FTX founder Sam Bankman-Fried was convicted of multiple fraud and conspiracy charges Thursday, bringing an end to a month-long trial in which prosecutors accused Bankman-Fried of stealing and using billions of dollars from his own customers.
Bankman-Fried, 31, was found guilty of seven counts of fraud and conspiracy and faces a maximum possible sentence of up to 110 years in prison.
Jurors in Manhattan federal court returned the verdict after less than five hours of deliberation.

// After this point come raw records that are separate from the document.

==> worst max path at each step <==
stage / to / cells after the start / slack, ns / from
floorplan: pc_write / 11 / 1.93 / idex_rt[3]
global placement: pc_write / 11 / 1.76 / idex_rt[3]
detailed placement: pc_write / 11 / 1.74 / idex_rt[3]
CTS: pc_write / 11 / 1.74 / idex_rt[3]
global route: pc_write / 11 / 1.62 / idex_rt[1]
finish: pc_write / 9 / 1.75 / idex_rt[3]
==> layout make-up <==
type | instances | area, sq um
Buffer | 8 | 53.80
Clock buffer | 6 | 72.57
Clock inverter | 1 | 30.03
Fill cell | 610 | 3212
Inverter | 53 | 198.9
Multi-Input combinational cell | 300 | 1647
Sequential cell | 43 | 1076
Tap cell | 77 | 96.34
$ cat config.mk
export PLATFORM = sky130hd
export DESIGN_NAME = dds_key_controller
export DESIGN_NICKNAME = d
export VERILOG_FILES = /design/src/rtl/dds_key_controller.sv
export SDC_FILE = /design/constraint.sdc
export NUM_CORES = 1
export LEC_CHECK = 0
export CORE_ASPECT_RATIO = 0.8
export CORE_UTILIZATION = 55
export CTS_BUF_LIST = sky130_fd_sc_hd__clkbuf_4 sky130_fd_sc_hd__clkbuf_8
export CTS_CLUSTER_DIAMETER = 80
export DETAILED_ROUTE_END_ITERATION = 16
export PLACE_DENSITY = 0.74
export SLEW_MARGIN = 20
export SYNTH_ARGS = -nofsm -noshare
export SYNTH_HDL_FRONTEND = slang
export SYNTH_HIERARCHICAL = 1
export SYNTH_SLANG_ARGS = --single-unit
$ cat constraint.sdc
create_clock -name clk -period 4 [get_ports clk]
set_input_delay 0.8 -clock clk [delete_from_list [all_inputs] [get_ports clk]]
set_output_delay 0.8 -clock clk [all_outputs]
set_load 0.05 [all_outputs]
$ cat src/rtl/dds_key_controller.sv
// Front-panel key sequencer for the DDS generator: per-key sync/debounce/auto-repeat
// feeding an arbitrated phase-offset register and a 4-way waveform select.

// state   | meaning
// IDLE    | key released and settled
// ARM     | key seen high, counting stable samples before accepting the press
// PRESSED | press accepted, waiting out the initial auto-repeat delay
// REPEAT  | auto-repeat running at the repeat period
// REL     | key seen low while held, counting stable samples before accepting release
module dds_key_fsm #(
  parameter int unsigned DEBOUNCE_CYCLES = 1000000,
  parameter int unsigned REPEAT_DELAY    = 25000000,
  parameter int unsigned REPEAT_PERIOD   = 5000000,
  parameter bit          REPEAT_EN       = 1'b1
) (
  input  logic clk,
  input  logic reset,
  input  logic key_raw,
  output logic key_event
);

  localparam int unsigned MAX_AB  = (DEBOUNCE_CYCLES > REPEAT_DELAY) ? DEBOUNCE_CYCLES : REPEAT_DELAY;
  localparam int unsigned MAX_CNT = (MAX_AB > REPEAT_PERIOD) ? MAX_AB : REPEAT_PERIOD;
  localparam int unsigned CNT_W   = $clog2(MAX_CNT + 1);

  localparam logic [CNT_W-1:0] DEB_C    = CNT_W'(DEBOUNCE_CYCLES);
  localparam logic [CNT_W-1:0] DLY_M1_C = CNT_W'(REPEAT_DELAY - 1);
  localparam logic [CNT_W-1:0] PER_M1_C = CNT_W'(REPEAT_PERIOD - 1);
  localparam logic [CNT_W-1:0] ONE_C    = CNT_W'(1);

  typedef enum logic [2:0] {
    IDLE    = 3'd0,
    ARM     = 3'd1,
    PRESSED = 3'd2,
    REPEAT  = 3'd3,
    REL     = 3'd4
  } key_state_t;

  key_state_t       state;
  logic [CNT_W-1:0] cnt;
  logic [1:0]       sync_q;
  logic             ret_repeat;
  logic             k_s;

  assign k_s = sync_q[1];

  // Event is decoded from the current state so the phase register can take it on the
  // same edge the FSM leaves ARM, keeping press-to-update at DEBOUNCE_CYCLES+3 edges.
  always_comb begin
    key_event = 1'b0;
    case (state)
      ARM:     key_event = k_s && (cnt == DEB_C);
      PRESSED: key_event = REPEAT_EN && k_s && (cnt == DLY_M1_C);
      REPEAT:  key_event = k_s && (cnt == PER_M1_C);
      default: key_event = 1'b0;
    endcase
  end

  always_ff @(posedge clk or negedge reset) begin
    if (!reset) begin
      sync_q     <= 2'b00;
      state      <= IDLE;
      cnt        <= '0;
      ret_repeat <= 1'b0;
    end else begin
      sync_q <= {sync_q[0], key_raw};
      case (state)
        IDLE: begin
          if (k_s) begin
            state <= ARM;
            cnt   <= ONE_C;
          end
        end
        ARM: begin
          if (!k_s) begin
            state <= IDLE;
            cnt   <= '0;
          end else if (cnt == DEB_C) begin
            state <= PRESSED;
            cnt   <= '0;
          end else begin
            cnt <= cnt + ONE_C;
          end
        end
        PRESSED: begin
          if (!k_s) begin
            state      <= REL;
            cnt        <= ONE_C;
            ret_repeat <= 1'b0;
          end else if (REPEAT_EN) begin
            if (cnt == DLY_M1_C) begin
              state <= REPEAT;
              cnt   <= '0;
            end else begin
              cnt <= cnt + ONE_C;
            end
          end
        end
        REPEAT: begin
          if (!k_s) begin
            state      <= REL;
            cnt        <= ONE_C;
            ret_repeat <= 1'b1;
          end else if (cnt == PER_M1_C) begin
            cnt <= '0;
          end else begin
            cnt <= cnt + ONE_C;
          end
        end
        REL: begin
          if (k_s) begin
            state <= ret_repeat ? REPEAT : PRESSED;
            cnt   <= '0;
          end else if (cnt == DEB_C) begin
            state <= IDLE;
            cnt   <= '0;
          end else begin
            cnt <= cnt + ONE_C;
          end
        end
        default: begin
          state <= IDLE;
          cnt   <= '0;
        end
      endcase
    end
  end

endmodule

module dds_key_controller #(
  parameter int unsigned PHASE_W         = 8,
  parameter int unsigned PHASE_STEP      = 1,
  parameter int unsigned DEBOUNCE_CYCLES = 1000000,
  parameter int unsigned REPEAT_DELAY    = 25000000,
  parameter int unsigned REPEAT_PERIOD   = 5000000
) (
  input  logic               clk,
  input  logic               reset,
  input  logic               key_add,
  input  logic               key_sub,
  input  logic               key_mode,
  output logic [PHASE_W-1:0] phase,
  output logic [1:0]         out_mode,
  output logic               phase_changed
);

  localparam logic [PHASE_W-1:0] STEP_C = PHASE_W'(PHASE_STEP);

  logic add_ev;
  logic sub_ev;
  logic mode_ev;

  dds_key_fsm #(
    .DEBOUNCE_CYCLES (DEBOUNCE_CYCLES),
    .REPEAT_DELAY    (REPEAT_DELAY),
    .REPEAT_PERIOD   (REPEAT_PERIOD),
    .REPEAT_EN       (1'b1)
  ) u_key_add (
    .clk       (clk),
    .reset     (reset),
    .key_raw   (key_add),
    .key_event (add_ev)
  );

  dds_key_fsm #(
    .DEBOUNCE_CYCLES (DEBOUNCE_CYCLES),
    .REPEAT_DELAY    (REPEAT_DELAY),
    .REPEAT_PERIOD   (REPEAT_PERIOD),
    .REPEAT_EN       (1'b1)
  ) u_key_sub (
    .clk       (clk),
    .reset     (reset),
    .key_raw   (key_sub),
    .key_event (sub_ev)
  );

  dds_key_fsm #(
    .DEBOUNCE_CYCLES (DEBOUNCE_CYCLES),
    .REPEAT_DELAY    (REPEAT_DELAY),
    .REPEAT_PERIOD   (REPEAT_PERIOD),
    .REPEAT_EN       (1'b0)
  ) u_key_mode (
    .clk       (clk),
    .reset     (reset),
    .key_raw   (key_mode),
    .key_event (mode_ev)
  );

  // Simultaneous add and sub cancel: no update and no change pulse.
  always_ff @(posedge clk or negedge reset) begin
    if (!reset) begin
      phase         <= '0;
      out_mode      <= 2'd0;
      phase_changed <= 1'b0;
    end else begin
      phase_changed <= add_ev ^ sub_ev;
      if (add_ev && !sub_ev) begin
        phase <= phase + STEP_C;
      end else if (sub_ev && !add_ev) begin
        phase <= phase - STEP_C;
      end
      if (mode_ev) begin
        out_mode <= out_mode + 2'd1;
      end
    end
  end

endmodule

# Yosys cells after proc, flatten, opt, wreduce, memory -nomap -nowiden
# Index checks and enable logic that the tools add are counted.
# totals
regBits	104
latch_bits	0
mem_bits_rw	0
mem_bits_ro	0
inputBits	5
out_inout_bits	11
elab_cells	155
memories	0
# classes
addsub	6
mul	0
div_mod_pow	0
magnitude_cmp	0
eq_ne	38
shift	0
muxes	68
n_bitwise	1
reduce_logical	27
# op_table
cell	count
$mux W25	23
$pmux W25 S5	3
$add A25 B1 Y25 const B	3
$eq A25 B20 Y1 const B	3
$eq A25 B23 Y1 const B	3
$mux W3	22
$eq A25 B25 Y1 const B	2
$pmux W3 S5	2
$eq A3 B2 Y1 const B	6
$mux W8	2
$ne A3 B3 Y1 const B	5
$ne A2 B2 Y1 const B	7
$pmux W3 S4	1
$logic_and A1 B1 Y1	10
$reduce_and A5 Y1	2
$eq A3 B1 Y1 const B	3
$eq A3 B3 Y1 const B	3
$logic_not A3 Y1	3
$mux W1	9
$ne A3 B1 Y1 const B	3
$reduce_and A3 Y1	3
$add A8 B1 Y8 const B	1
$pmux W1 S2	4
$reduce_bool A2 Y1	4
9 further kinds	13

# Logic depth before layout (Yosys ltp)
# Gate-level depths: netlist of the first run.
# depth
depth_word	7
depth_mapped	16
mapped_depth_nobuf	16

# Hierarchy
# The synthesis of the first run kept the hierarchy.
# by_module_without_submodules
module	instances	cells_each	area_each_um2	seq_area_each_um2
dds_key_fsm at u_key_mode	1	194	1969.4	775.7
dds_key_fsm at u_key_add	1	218	1901.8	775.7
dds_key_fsm at u_key_sub	1	204	1864.3	775.7
dds_key_controller	1	73	704.4	275.3

# Worst setup path before layout of the first run
# Ideal clock, no wire load.
# synth_path
kind	register -> register
start	register u_key_sub.cnt[2]
end	register phase[7]
setup_ns	0.122
t_arrival_ns	3.185
required_time_ns	3.878
path_slack_ns	0.693
path_stages_with_launch	16
n_path_buf	0
synth_period_minus_slack_ns	3.307
cell_sequence	dfrtp_1 > nor4b_1 > nand4_1 > or3_1 > nor2_1 > o21ai_0 > a211oi_1 > inv_1 > ha_1 > inv_1 > ha_1 > a211oi_2 > nor3_1 > a211oi_2 > xnor2_1 > a32o_1
# synth_via
elab_chain_cells	6
word_cells_on_any_way	12
classes_between	eq/ne (3); mux (2); reduce/logical (7)
# synth_lines
item	line	source
from (decl)	40	logic [CNT_W-1:0] cnt;
from (signal assigned)	82	cnt <= cnt + ONE_C;
from (signal assigned)	95	cnt <= cnt + ONE_C;
from (signal assigned)	107	cnt <= cnt + ONE_C;
$eq A25 B23 Y1 (tied with other cells)	54	REPEAT: key_event = k_s && (cnt == PER_M1_C);
$logic_and A1 B1 Y1, on equally long branches	54, 52, 53	
$pmux W1 S3 (*)	51	case (state)
net sub_ev	151	logic sub_ev;
$logic_not A1 Y1	198	if (add_ev && !sub_ev) begin
$logic_and A1 B1 Y1	198	
$mux W8 or $reduce_bool A2 Y1 (tied branches)	n/a	
to (signal assigned)	199	phase <= phase + STEP_C;
to (signal assigned)	201	phase <= phase - STEP_C;
to (decl)	143	output logic [PHASE_W-1:0] phase,
# The timed path passes the listed nets; every way through them passes the cells marked *.
# A chain may end at the register's enable or synchronous reset.

# Worst setup path after layout of the first run
# layout_path
start	register u_key_add.cnt[0]
end	register phase[7]
# layout_via
elab_chain_cells	6
word_cells_on_any_way	12
classes_between	eq/ne (3); mux (2); reduce/logical (7)
# layout_lines
item	line	source
from (decl)	40	
from (signal assigned)	82	
from (signal assigned)	95	
from (signal assigned)	107	
$eq A25 B23 Y1 (tied with other cells)	54	
$logic_and A1 B1 Y1, on equally long branches	54, 52, 53	
$pmux W1 S3 (*)	51	
net add_ev	150	logic add_ev;
$logic_not A1 Y1	200	end else if (sub_ev && !add_ev) begin
$logic_and A1 B1 Y1	200	
$reduce_bool A2 Y1 (no line)	n/a	
# Marks and branches as above.

==> results.cfg, run 1 <==
[status]
status = complete, no violations

[timing]
fin_crit_sh_pct = 91.0
drv_slew = 0
hold_slack_ns = 0.356
max_freq_ghz = 0.275
rsz0062_at_grt = false
setup_viol = 0
tns_ns = 0
worstMarginPinSlew_ns = 1.01
fin_skew_ns = 0.00842
min_period_ns = 3.64
slew_headroom_pct = 32.7
hold_viol = 0

[pwr]
power_leakage_nw = 2.70
powerDensity_nw_per_um2 = 314
vdd_drop_max_v = 0.000179

[worst_setup_path]
required_ns = 4.26
cp_slowest_cell = dfrtp_1
critPathKind = flip-flop to flip-flop
cp-end-kind = flip-flop
crit_top_cell = ha_1
slowest_delay_ns = 0.47
arrival_ns = 3.90
worstPathCellList = inv_1, ha_1, nor4bb_1, nand4_1, nor2_4, nand3_1, a21oi_1, ha_1, inv_2, ha_1, nand2_1, o21bai_1, a21oi_1, a2bb2oi_1, a32o_1
cp_max_fo = 9
cp-start-kind = flip-flop

[final_layout]
areaGrowthSynthToFinish_pct = 7.27
n_fill_cell = 925
final_util_pct = 62.0
n_antenna_cell = 0
nets = 709
drive_above_1_share_pct = 11.7

[floorplanning]
io_pins = 16
initial_core_util_pct = 57.8
die_h_um = 98.8
die_w_um = 123
rows = 34
fp.coreArea_um2 = 11100
die_area_um2 = 12100

[logic_synthesis]
netlist_instances = 689
synth_seq_cells = 104
synthFlopType = dfrtp_1
avgSynthCellArea_um2 = 9.35
synth_nets = 708
synth_cell_types = 85
yosysWarnings = 6
ys_seq_area_share_pct = 40.4
synthArstFlopShare_pct = 100
synth_edf_count = 0
syn-cell-area_um2 = 6440

[grt]
overflow = 0
grt_pass1_wl_mm = 23.4
grt_usage_pct = 24.0
grt_max_degree = 61
grt_pass1_vias = 4819
antenna_found_initial = 0

[routing]
routed_wl_mm = 13.8
dr.pass1.iters = 5
vias_per_cell = 6.16
vias = 5164
drc = 0
ant_nets = 0
avgRoutedWirePerCell_um = 16.4
drtIter0Drc = 479

[clocking]
cts.sinks = 104
cts_tree = done
cts_made_buffers = 9
clock_latency_ns = 0.37
postCtsSetupBuffers = 0
root_buffer = clkbuf_8
cts.clk_slew.worst_paths_ns = 0.09
ctsHoldBuffers = 0
cts_resized = 0
cts_htree_levels = 3
cts_buffer_depth = 2

[placement]
place.gp.congestion = 0.885
portBuffers = 15
dp_hpwl_mm = 9.38

[job]
drv_cap = 0

[hold_path]
worst_hold_path_type = flip-flop to flip-flop
synthesized netlist by cell type (4+ instances only):
cell type / number / share of area, %
buf_2: 6 / 0.47
nand2_1: 48 / 2.8
nor2b_1: 4 / 0.39
nor3_1: 16 / 1.2
a21oi_1: 42 / 3.3
o31ai_1: 4 / 0.47
nor4bb_1: 6 / 0.93
nand3_1: 33 / 2.6
a21oi_2: 22 / 3.0
nand3b_1: 5 / 0.58
inv_1: 34 / 2.0
and3_1: 13 / 1.3
buf_6: 6 / 1.0
and2_1: 7 / 0.68
xnor2_1: 19 / 2.6
nor3b_1: 5 / 0.58
nand2b_1: 6 / 0.58
nor4_1: 8 / 0.78
nor4b_1: 8 / 1.1
o22ai_1: 5 / 0.49
nor4_2: 4 / 0.78
o21a_1: 4 / 0.47
nor2_1: 50 / 2.9
clkbuf_1: 15 / 0.87
or3_1: 16 / 1.6
ha_1: 13 / 2.5
a21o_1: 7 / 0.82
o21ai_0: 42 / 3.3
dfrtp_1: 104 / 40
nand4_1: 27 / 2.6
xor2_1: 34 / 4.6
sequential cells by signal, indices dropped and copies added (netlist names):
| register | cells |
|---|---|
| u_key_mode/sync_q | 2 |
| out_mode | 2 |
| phase | 8 |
| u_key_sub/sync_q | 2 |
| u_key_add/cnt | 25 |
| u_key_add/ret_repeat | 1 |
| u_key_add/state | 3 |
| u_key_mode/state | 3 |
| u_key_sub/cnt | 25 |
| phase_changed | 1 |
| u_key_sub/state | 3 |
| u_key_add/sync_q | 2 |
| u_key_sub/ret_repeat | 1 |
| u_key_mode/ret_repeat | 1 |
| u_key_mode/cnt | 25 |
path summary, 6_finish.rpt:
path,startpoint,end,slack [ns],cells past startpoint
max,u_key_add/cnt[0],phase[7],0.36,15
min,u_key_sub/sync_q[0],u_key_sub/sync_q[1],0.36,0
max reg2reg,u_key_add/cnt[0],phase[7],0.36,15
min reg2reg,u_key_sub/sync_q[0],u_key_sub/sync_q[1],0.36,0
max in group asynchronous,reset,u_key_mode/cnt[18],2.69,2
min in group asynchronous,reset,u_key_add/cnt[19],0.49,1
area by class of cell:
| class | instances | area, um2 | share of cell area (%) |
|---|---|---|---|
| clock inverter | 5 | 105 | 1.52 |
| tap | 144 | 180 | 2.61 |
| sequential | 104 | 2600 | 37.7 |
| inverter | 34 | 128 | 1.85 |
| clock buffer | 10 | 138 | 1.99 |
| timing repair buffer | 19 | 178 | 2.57 |
| multi-input combinational | 522 | 3580 | 51.8 |
worst max-delay path, delay by kind of cell (launching register included):
kind	cells	cell delay [ns]
simple gates	5	0.91
buf+inv	2	0.22
fa+ha+maj	3	0.86
compound gates	5	1.07
flops	1	0.47
report_power, final:
group / internal, mW / leakage [nW] / switching [mW]
Combinational: 0.0813 / 1.17 / 0.170
Clock: 0.429 / 0.115 / 0.358
Sequential: 1.08 / 1.42 / 0.0531
stage by stage:
stage | cells | cell area (um2) | setup slack (ns) | power [mW]
after global routing | 838 | 6910 | 0.00598 | 2.27
after detailed placement | 823 | 6630 | 0.209 | 1.40
after floorplan | 689 | 6440 | 0.693 | 1.34
after CTS | 838 | 6870 | 0.187 | 2.19
final | 838 | 6910 | 0.362 | 2.17
after global placement | 823 | 6630 | 0.401 | 1.39
per-layer routing:
layer	global-route usage [%]	wire length, um	vias to the layer above
li1	-	-	2505
met1	35.0	6620	2522
met2	36.3	6340	127
met3	5.27	702	10
met4	5.56	95	0
met5	0	0	-
kinds of logic (layout without fill, tap and decap cells):
kind of cell	count (synthesis)	in the layout	synth area share [%]
simple gates	292	292	27.3
mux	1	1	0.175
fa+ha+maj	14	14	2.84
flops	104	104	40.4
compound gates	162	162	17.5
xor+xnor	53	53	7.21
buf+inv	63	68	4.60
cell usage in the layout, fill, tap and decap left out, types with 22 or more instances in the layout:
master / netlist / layout
dfrtp_1: 104 / 103
a21oi_1: 42 / 42
nand3_1: 33 / 33
xor2_1: 34 / 34
nand2_1: 48 / 48
inv_1: 34 / 33
o21ai_0: 42 / 42
a21oi_2: 22 / 22
nor2_1: 50 / 50
nand4_1: 27 / 27
No activity file was read; power rests on OpenSTA's default activity.
==> run 2: changes to the inputs <==
--- a/config.mk
+++ b/config.mk
@@ -5,6 +5,7 @@
 export SDC_FILE = /design/constraint.sdc
 export NUM_CORES = 1
 export LEC_CHECK = 0
+export CAP_MARGIN = 40
 export CORE_ASPECT_RATIO = 0.8
 export CORE_UTILIZATION = 55
 export CTS_BUF_LIST = sky130_fd_sc_hd__clkbuf_4 sky130_fd_sc_hd__clkbuf_8
==> results.cfg, run 2 (same netlist as run 1, synthesis figures left out) <==
[pwr]
vdd_drop_max_v = 0.000179
seqPwrFrac_pct = 56.1
sw_frac_of_total_pct = 28.4
internal_power_mw = 1.45
p_comb_share_pct = 12.8
p_sw_mw = 0.573
power_leakage_nw = 2.71
p_total_mw = 2.02
clkPwrFrac_pct = 31.1
powerDensity_nw_per_um2 = 293

[final_layout]
fin_area_um2 = 6900
drive_above_1_share_pct = 12.0
layout_common_cells = dfrtp_1 (104), nor2_1 (50), nand2_1 (48)
final_common_cell = dfrtp_1
reg.largest.list = u_key_add/cnt x25, u_key_mode/cnt x25, u_key_sub/cnt x25
n_antenna_cell = 0
areaGrowthSynthToFinish_pct = 7.11
final_util_pct = 61.9
nets = 713
stdcell_count = 843

[timing]
worstMarginPinSlew_ns = 1.01
drv_slew = 0
rsz0062_at_grt = false
max_freq_ghz = 0.270
setup_viol = 0
hold_viol = 0
slew_headroom_pct = 32.4
hold_slack_ns = 0.295
setup_slack_ns = 0.294
fin_crit_sh_pct = 92.6
fin_skew_ns = 0.0102
tns_ns = 0
min_period_ns = 3.71

[status]
status = complete, no violations

[clocking]
cts_buffer_depth = 2
cts_tree = done
cts.clk_slew.worst_paths_ns = 0.10
ctsHoldBuffers = 0
root_buffer = clkbuf_8
cts_htree_levels = 3
cts.sinks = 104
cts_made_buffers = 9
clock_latency_ns = 0.37
postCtsSetupBuffers = 0
cts_resized = 0

[routing]
dr.pass1.iters = 5
drtIter0Drc = 504
routed_wl_mm = 13.6
vias_per_cell = 6.12
vias = 5158
ant_nets = 0
drc = 0
avgRoutedWirePerCell_um = 16.1

[grt]
grt_pass1_vias = 4935
overflow = 0
antenna_found_initial = 0
grt_pass1_wl_mm = 23.7
grt_usage_pct = 24.4
grt_max_degree = 61

[worst_setup_path]
arrival_ns = 3.97
cp-start-kind = flip-flop
cp_max_fo = 9
cp-end-kind = flip-flop
critPathKind = flip-flop to flip-flop
required_ns = 4.26

[placement]
place.gp.congestion = 0.885
placedCellCount = 826
place_ws_ns = 0.159
dp_hpwl_mm = 9.50
portBuffers = 15
postPlaceCellArea_um2 = 6670

[floorplanning]
initial_core_util_pct = 57.8
die_w_um = 123
rows = 34
die_area_um2 = 12100
io_pins = 16
die_h_um = 98.8
fp.coreArea_um2 = 11100

[hold_path]
worst_hold_path_type = primary input to async pin

[job]
drv_cap = 0
## run 2: power groups by stage
stage | Sequential [mW] | Clock (mW) | Combinational [mW]
after global placement | 1.15 | 0 | 0.240
final | 1.13 | 0.629 | 0.259
after global routing | 1.14 | 0.698 | 0.292
after detailed placement | 1.15 | 0 | 0.258
after CTS | 1.13 | 0.665 | 0.259
after floorplan | 1.12 | 0 | 0.214
## run 2: path summary, 6_finish.rpt
kind                       slack [ns]                start                  end  cells past startpoint
min reg2reg                      0.36  u_key_sub/sync_q[0]  u_key_sub/sync_q[1]                      0
max reg2reg                      0.29     u_key_add/cnt[0]             phase[7]                     15
min in group clk                 0.36  u_key_sub/sync_q[0]  u_key_sub/sync_q[1]                      0
min                              0.29                reset     u_key_add/cnt[2]                      1
max                              0.29     u_key_add/cnt[0]             phase[7]                     15
max in group asynchronous        2.82                reset   u_key_mode/cnt[18]                      3
## run 2: area by class of cell
| cell class | count | area, um2 |
|---|---|---|
| Multi-Input combinational cell | 522 | 3550 |
| Clock inverter | 3 | 25.0 |
| Tap cell | 144 | 180 |
| Inverter | 34 | 128 |
| Clock buffer | 13 | 166 |
| Sequential cell | 104 | 2600 |
| Fill cell | 930 | 4250 |
| Timing Repair Buffer | 23 | 243 |
## run 2: metal layers
| metal | GRT usage [%] | wire length, um |
|---|---|---|
| met2 | 36.2 | 6110 |
| met1 | 35.8 | 6650 |
| met5 | 0 | 0 |
| met4 | 7.04 | 114 |
| met3 | 5.44 | 692 |
## run 2: critical path, stage by stage (launching register included)
cell and delay, ns:
dfrtp_1 0.47, inv_1 0.09, ha_1 0.13, nor4bb_1 0.27, nand4_1 0.21, nor2_4 0.22, nand3_1 0.09, a21oi_1 0.31
ha_1 0.31, inv_2 0.13, ha_1 0.37, o21ai_1 0.10, nor3_1 0.36, a211oi_2 0.14, xnor2_1 0.15, a32o_1 0.23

Assistant U.S. Attorney Nicolas Roos said in his closing argument there was “no serious dispute” that $10 billion worth of customers’ money went missing from FTX’s crypto exchange, according to NBC News, adding that the main issue was whether Bankman-Fried acted with criminal intent.
Bankman-Fried’s defense attorney, Mark Cohen, said Wednesday the prosecution was trying to paint his client as a movie villain and argued that Bankman-Fried’s business collapsed through no fault of his own.
“We respect the jury’s decision. But we are very disappointed with the result,” Cohen said in a statement. “Mr. Bankman Fried maintains his innocence and will continue to vigorously fight the charges against him.”
Bankman-Fried, who pleaded not guilty to all of his charges, was first charged in late 2022 with money laundering and multiple fraud counts. The charges revolved around allegations that Bankman-Fried was putting customers’ money into FTX’s sister trading firm, Alameda Research. The disgraced cryptocurrency executive resigned from FTX about a month before he was hit with the charges. At the same time, FTX filed for Chapter 11 bankruptcy while attempting to pay back investors, customers and creditors—a decision the exchange took after experiencing a liquidity crisis caused by a selloff of its own tokens.